The correct graph between the temperature of a hot body kept in cooler surrounding and time is (Assume newton's law of cooling)

To solve the problem regarding the correct graph between the temperature of a hot body kept in cooler surroundings over time, we will use Newton's Law of Cooling. Here’s a step-by-step solution: ### Step 1: Understand Newton's Law of Cooling Newton's Law of Cooling states that the rate of change of temperature of an object is proportional to the difference between its own temperature and the ambient temperature.
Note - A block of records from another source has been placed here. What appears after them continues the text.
`config.mk`:
```
export PLATFORM = sky130hd
export DESIGN_NAME = dfs_cc_ram
export DESIGN_NICKNAME = d
export VERILOG_FILES = /design/src/hw/rtl/dfs_cc_ram.sv
export SDC_FILE = /design/constraint.sdc
export NUM_CORES = 1
export LEC_CHECK = 0
export BUFFER_PORTS_ARGS = -buffer_cell sky130_fd_sc_hd__buf_2
export CAP_MARGIN = 20
export CORE_ASPECT_RATIO = 1.4
export CORE_MARGIN = 3
export CORE_UTILIZATION = 55
export DETAILED_ROUTE_END_ITERATION = 10
export PLACE_DENSITY = 0.78
export SLEW_MARGIN = 30
export SYNTH_ARGS = -nofsm -noshare
export SYNTH_HDL_FRONTEND = slang
export SYNTH_SLANG_ARGS = --single-unit
```
`constraint.sdc`:
```
create_clock -name clk_i -period 3.1 [get_ports clk_i]
set_input_delay 0.155 -clock clk_i [delete_from_list [all_inputs] [get_ports clk_i]]
set_output_delay 0.155 -clock clk_i [all_outputs]
set_load 0.02 [all_outputs]
```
Mathematically, it can be expressed as: \[ \frac{dT}{dt} = -k(T - T_s) \] where: - \( T \) is the temperature of the hot body, - \( T_s \) is the surrounding temperature, - \( k \) is a positive constant, - \( t \) is time. ### Step 2: Set Initial Conditions Let’s assume: - The initial temperature of the hot body is \( T_0 \) (where \( T_0 > T_s \)). - At time \( t = 0 \), the temperature of the body is \( T_0 \). ### Step 3: Solve the Differential Equation To find the temperature of the body at any time \( t \), we can integrate the equation. The solution to the differential equation is given by: \[ T(t) = T_s + (T_0 - T_s)e^{-kt} \] ### Step 4: Analyze the Temperature Over Time 1. At \( t = 0 \): \[ T(0) = T_s + (T_0 - T_s)e^{0} = T_0 \] This confirms that the initial temperature is \( T_0 \). 2. As \( t \to \infty \): \[ T(t) \to T_s + (T_0 - T_s)e^{-\infty} = T_s \] This indicates that the temperature of the body approaches the surrounding temperature \( T_s \) as time progresses. ### Step 5: Determine the Graph Shape The equation \( T(t) = T_s + (T_0 - T_s)e^{-kt} \) shows that the temperature decreases exponentially over time. The graph of this function will start at \( T_0 \) and asymptotically approach \( T_s \) as \( t \) increases. ### Conclusion The correct graph representing the temperature of a hot body cooling in a cooler surrounding over time will be an exponential decay curve starting from \( T_0 \) and approaching \( T_s \).